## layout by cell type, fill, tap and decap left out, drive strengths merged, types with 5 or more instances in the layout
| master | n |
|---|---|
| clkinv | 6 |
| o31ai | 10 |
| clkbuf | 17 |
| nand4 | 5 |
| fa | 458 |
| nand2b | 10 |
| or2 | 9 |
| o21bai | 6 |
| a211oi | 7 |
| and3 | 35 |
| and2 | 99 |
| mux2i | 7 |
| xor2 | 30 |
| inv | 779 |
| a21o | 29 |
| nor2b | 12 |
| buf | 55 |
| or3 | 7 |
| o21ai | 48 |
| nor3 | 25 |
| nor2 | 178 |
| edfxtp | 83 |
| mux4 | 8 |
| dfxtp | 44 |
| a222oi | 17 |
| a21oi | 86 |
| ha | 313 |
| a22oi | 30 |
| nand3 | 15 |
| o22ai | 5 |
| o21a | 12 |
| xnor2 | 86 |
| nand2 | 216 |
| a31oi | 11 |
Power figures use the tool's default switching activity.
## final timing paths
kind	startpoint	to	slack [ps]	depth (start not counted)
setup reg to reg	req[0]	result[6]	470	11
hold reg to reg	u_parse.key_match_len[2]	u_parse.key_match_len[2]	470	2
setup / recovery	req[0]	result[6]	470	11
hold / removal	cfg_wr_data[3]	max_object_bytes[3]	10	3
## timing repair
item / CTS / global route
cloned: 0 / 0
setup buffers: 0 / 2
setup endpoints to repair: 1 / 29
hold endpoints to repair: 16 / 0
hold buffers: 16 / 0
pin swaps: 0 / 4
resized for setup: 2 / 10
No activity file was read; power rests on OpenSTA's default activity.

◆ ◆ ◆ ◆

Problem details
Reproduce the data in its entirety. Keep every character unchanged.

Task solution
## layout by cell type, fill, tap and decap left out, drive strengths merged, types with 5 or more instances in the layout
| master | n |
|---|---|
| clkinv | 6 |
| o31ai | 10 |
| clkbuf | 17 |
| nand4 | 5 |
| fa | 458 |
| nand2b | 10 |
| or2 | 9 |
| o21bai | 6 |
| a211oi | 7 |
| and3 | 35 |
| and2 | 99 |
| mux2i | 7 |
| xor2 | 30 |
| inv | 779 |
| a21o | 29 |
| nor2b | 12 |
| buf | 55 |
| or3 | 7 |
| o21ai | 48 |
| nor3 | 25 |
| nor2 | 178 |
| edfxtp | 83 |
| mux4 | 8 |
| dfxtp | 44 |
| a222oi | 17 |
| a21oi | 86 |
| ha | 313 |
| a22oi | 30 |
| nand3 | 15 |
| o22ai | 5 |
| o21a | 12 |
| xnor2 | 86 |
| nand2 | 216 |
| a31oi | 11 |
Power figures use the tool's default switching activity.
## final timing paths
kind	startpoint	to	slack [ps]	depth (start not counted)
setup reg to reg	req[0]	result[6]	470	11
hold reg to reg	u_parse.key_match_len[2]	u_parse.key_match_len[2]	470	2
setup / recovery	req[0]	result[6]	470	11
hold / removal	cfg_wr_data[3]	max_object_bytes[3]	10	3
## timing repair
item / CTS / global route
cloned: 0 / 0
setup buffers: 0 / 2
setup endpoints to repair: 1 / 29
hold endpoints to repair: 16 / 0
hold buffers: 16 / 0
pin swaps: 0 / 4
resized for setup: 2 / 10
No activity file was read; power rests on OpenSTA's default activity.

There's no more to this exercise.